* **Exercise objective**
With the line containing "export CORE_MARGIN = 2" as the start and the line containing "set_load 0.01 [all_outputs]" as the end, transcribe that span of the entries below exactly, including both.

* **Stored data**
━━━━━━━━━━━━━━━━━━━━

From an optimization exercise on the open Yosys and OpenROAD flow, aimed at small area; shortcuts taken in it are not production practice.
In this exercise RTL edits were held to simulation tests only and were not proved equivalent to the original.
Power is estimated from default activity; no workload was simulated.

## cvu_pair
module cvu_pair (
    input  wire        clk,
    input  wire        rst,
    input  wire        sel,
    input  wire        we,
    input  wire [6:0]  addr,
    input  wire [31:0] wdata,
    output reg  [31:0] rdata,
    output wire [1:0]  done
);
    localparam W_CTRL   = 6'h00;
    localparam W_CMD    = 6'h01;
    localparam W_VAL    = 6'h02;
    localparam W_RESULT = 6'h03;
    localparam W_TX     = 6'h04;
    localparam W_RX     = 6'h05;
    localparam W_LAST   = 6'h06;
    localparam W_EXPECT = 6'h07;
    localparam W_STAT   = 6'h08;
    localparam W_REJ    = 6'h09;
    localparam W_DATA1  = 6'h0C;
    localparam W_DATA2  = 6'h0D;
    localparam W_DATA4  = 6'h0E;
    wire [5:0] widx = addr[5:0];
    wire       u    = addr[6];
    wire       wr   = sel & we;
    wire [1:0]  poly0, poly1;
    wire        aen0, aen1, mode0, mode1, sync0, sync1;
    wire [3:0]  win0, win1;
  ...
Size in the first run: ~380 flip-flops, roughly 25,000 µm² of cells after synthesis.
==> flow/config.mk <==
export PLATFORM = sky130hd
export DESIGN_NAME = cvu_pair
export DESIGN_NICKNAME = cvu_pair
export VERILOG_FILES = /design/flow/design.v
export SDC_FILE = /design/flow/constraint.sdc
export NUM_CORES = 4
export LEC_CHECK = 0
export CAP_MARGIN = 20
export CORE_MARGIN = 2
export CORE_UTILIZATION = 40
export CTS_BUF_LIST = sky130_fd_sc_hd__clkbuf_16
export CTS_CLUSTER_DIAMETER = 80
export CTS_CLUSTER_SIZE = 28
export PLACE_DENSITY = 0.6
export SLEW_MARGIN = 20
==> flow/constraint.sdc <==
create_clock -name core_clock -period 10.0 [get_ports {clk}]
set_input_delay 2.0000 -clock core_clock [delete_from_list [all_inputs] [get_ports {clk}]]
set_output_delay 2.0000 -clock core_clock [all_outputs]
set_load 0.01 [all_outputs]
standard.sh (not shown) runs the stock make flow with config.mk's settings and CLKGATE_MAP_FILE= SYNTH_SCRIPT=/design/flow/synth_recipe.tcl, a recipe that flattens the netlist after the stock synthesis.
==> flow/flow/run.sh <==
#!/bin/bash
set -euo pipefail
W=$(pwd)

# Synthesis script: ORFS's synth.tcl with only its ABC call changed
sed 's|^  log_cmd abc {\*}\$abc_args$|  log_cmd abc {*}$lib_args {*}$lib_dont_use_args|' \
    "$FLOW_HOME/scripts/synth.tcl" > own_synth_body.tcl
grep -q '^  log_cmd abc {\*}\$lib_args {\*}\$lib_dont_use_args$' own_synth_body.tcl
sed "s|source \$::env(SCRIPTS_DIR)/synth.tcl|source $W/own_synth_body.tcl|" synth_recipe.tcl > own_synth.tcl
grep -q own_synth_body own_synth.tcl

# The standard synthesis, for its registers, in a folder of its own
sed "s|WORK_HOME=[^ ]*|WORK_HOME=$W/ref|" standard.sh > ref.sh
bash ref.sh synth > synth_ref.log 2>&1

# This flow's synthesis, where the layout continues from
sed "s|SYNTH_SCRIPT=[^ ]*|SYNTH_SCRIPT=$W/own_synth.tcl|" standard.sh > own.sh
grep -q "SYNTH_SCRIPT=$W/own_synth.tcl" own.sh
bash own.sh synth > synth_own.log 2>&1

regs() {
    grep -oE '^\s*sky130_fd_sc_hd__\S*(df|dl)\S*\s+\S+' "$1" | awk '{print $1, $2}' | sort
}
REF=ref/results/$FLOW_PLATFORM/cvu_pair/base/1_2_yosys.v
OWN=orfs/results/$FLOW_PLATFORM/cvu_pair/base/1_2_yosys.v
regs "$REF" > regs_ref.txt
regs "$OWN" > regs_own.txt
if [[ -s regs_ref.txt ]] && cmp -s regs_ref.txt regs_own.txt; then
    echo "registers match the standard synthesis ($(wc -l < regs_own.txt))" > regs_check.log
else
    echo "registers differ from the standard synthesis: using it" > regs_check.log
    rm -rf orfs
fi

# Ports get the smallest buffer; the repair steps size them up where needed
sed 's|"\${@:-finish}"|BUFFER_PORTS_ARGS="-buffer_cell sky130_fd_sc_hd__buf_1" "${@:-finish}"|' standard.sh > layout.sh
grep -q BUFFER_PORTS_ARGS layout.sh
bash layout.sh > layout.log 2>&1
The first run ran to the end with no violations.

━━━━━━━━━━━━━━━━━━━━

* **Task result**
export CORE_MARGIN = 2
export CORE_UTILIZATION = 40
export CTS_BUF_LIST = sky130_fd_sc_hd__clkbuf_16
export CTS_CLUSTER_DIAMETER = 80
export CTS_CLUSTER_SIZE = 28
export PLACE_DENSITY = 0.6
export SLEW_MARGIN = 20
==> flow/constraint.sdc <==
create_clock -name core_clock -period 10.0 [get_ports {clk}]
set_input_delay 2.0000 -clock core_clock [delete_from_list [all_inputs] [get_ports {clk}]]
set_output_delay 2.0000 -clock core_clock [all_outputs]
set_load 0.01 [all_outputs]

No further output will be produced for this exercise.